Olaf Heymann Olsen (7 June 1928 – 17 November 2015) was a Danish historian and archaeologist. He is known to have primarily worked in medieval and Viking Age archaeology.

Olaf Olsen was born in Copenhagen.
He was the son of Albert Olsen (1890-1949) and Agnete E. Bing (1905-90).
He became a student in 1946, earned MSc. in history and geography in 1953. In 1966, he received a degree in philosophy at the University of Copenhagen. Olaf Olsen became an assistant at the National Museum of Denmark in Copenhagen in 1950.
He became museum superintendent at the National Museum in 1958. He was appointed as a professor of medieval archaeology at Aarhus University in 1971. In 1981, he became director of the National Museum and the Directorate for Cultural Heritage.

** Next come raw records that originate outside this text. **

File: src/rtl/os_trigger.sv
module os_trigger
    import oneshot_pkg::*;
(
    input  logic     clk,
    input  logic     rst,
    input  os_pins_t cur_i,
    output logic     fire_o
);

    os_pins_t  prev_q;
    os_cause_t cause;

    // Synchronized pins one cycle ago; reset to idle so that no edge
    // is seen on the cycle after reset.
    always_ff @(posedge clk) begin
        if (rst) begin
            prev_q <= OS_PINS_IDLE;
        end else begin
            prev_q <= cur_i;
        end
    end

    always_comb begin
        cause        = '0;
        // Active-high trigger rising, with the active-low trigger enabling.
        cause.b_rise = cur_i.clr_n && !cur_i.trig_n && cur_i.trig && !prev_q.trig;
        // Active-low trigger falling, with the active-high trigger enabling.
        cause.a_fall = cur_i.clr_n && cur_i.trig && !cur_i.trig_n && prev_q.trig_n;
        // Clear released while both triggers are already enabling.
        cause.c_rise = cur_i.clr_n && !prev_q.clr_n && !cur_i.trig_n && cur_i.trig;
    end

    assign fire_o = os_any(cause);

endmodule

File: src/rtl/os_timer.sv
module os_timer
    import oneshot_pkg::*;
#(
    parameter int unsigned DUR_W = OS_DUR_W
) (
    input  logic             clk,
    input  logic             rst,
    input  logic             fire_i,
    input  logic             clr_n_i,
    input  logic [DUR_W-1:0] dur_i,
    output logic             q_o
);

    localparam logic [DUR_W-1:0] ONE = {{(DUR_W-1){1'b0}}, 1'b1};

    os_state_t        state_q;
    logic [DUR_W-1:0] rem_q;      // cycles still to run, counting the current one
    logic [DUR_W-1:0] dur_eff;
    logic             accept;
    logic             last_cyc;

    assign dur_eff  = (dur_i == '0) ? ONE : dur_i;
    assign last_cyc = (state_q == OS_RUN) && (rem_q == ONE);
    // A new start is taken when idle, or in the final cycle of a running pulse.
    assign accept   = (state_q == OS_IDLE) || last_cyc;

    always_ff @(posedge clk) begin
        if (rst) begin
            state_q <= OS_IDLE;
            rem_q   <= '0;
        end else if (!clr_n_i) begin
            state_q <= OS_IDLE;
            rem_q   <= '0;
        end else if (fire_i && accept) begin
            state_q <= OS_RUN;
            rem_q   <= dur_eff;
        end else if (last_cyc) begin
            state_q <= OS_IDLE;
            rem_q   <= '0;
        end else if (state_q == OS_RUN) begin
            rem_q   <= rem_q - ONE;
        end
    end

    assign q_o = (state_q == OS_RUN);

endmodule

File: src/rtl/pulse_oneshot.sv
module pulse_oneshot
    import oneshot_pkg::*;
#(
    parameter int unsigned DUR_W       = OS_DUR_W,
    parameter int unsigned SYNC_STAGES = 2
) (
    input  logic             clk,
    input  logic             rst,
    input  logic             trig_n_i,
    input  logic             trig_i,
    input  logic             clr_n_i,
    input  logic [DUR_W-1:0] dur_i,
    output logic             q_o,
    output logic             q_n_o
);

    localparam int unsigned PIN_W = $bits(os_pins_t);

    os_pins_t         pins_raw;
    os_pins_t         pins_s;
    logic [PIN_W-1:0] pins_vec;
    logic             fire;
    logic             clr_s;
    logic             q;

    assign pins_raw = '{trig_n: trig_n_i, trig: trig_i, clr_n: clr_n_i};

    os_sync #(
        .W      (PIN_W),
        .STAGES (SYNC_STAGES),
        .INIT   (OS_PINS_IDLE)
    ) u_sync (
        .clk (clk),
        .rst (rst),
        .d_i (pins_raw),
        .q_o (pins_vec)
    );

    assign pins_s = os_pins_t'(pins_vec);
    assign clr_s  = pins_s.clr_n;

    os_trigger u_trigger (
        .clk    (clk),
        .rst    (rst),
        .cur_i  (pins_s),
        .fire_o (fire)
    );

    os_timer #(
        .DUR_W (DUR_W)
    ) u_timer (
        .clk     (clk),
        .rst     (rst),
        .fire_i  (fire),
        .clr_n_i (clr_s),
        .dur_i   (dur_i),
        .q_o     (q)
    );

    assign q_o   = q;
    assign q_n_o = ~q;

endmodule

During the period 1962-1979, his archaeological work was mainly concentrated on the circular castles of the Viking Age.
He has made numerous archaeological excavations in Denmark as well as in Norway and England.
Olsen has conducted numerous excavations of medieval churches and was primary in the discovery of the ancient Skuldelev ships.

Olaf Olsen was also editor of Gyldendal and Politikens Danmarkshistorie 1988-91 and chaired the Scientific Council of Den Store Danske Encyklopædi.
He received the Rosenkjær Prize (Rosenkjær-Prisen) in 1991. He was a fellow of the Norwegian Academy of Science and Letters from 1989.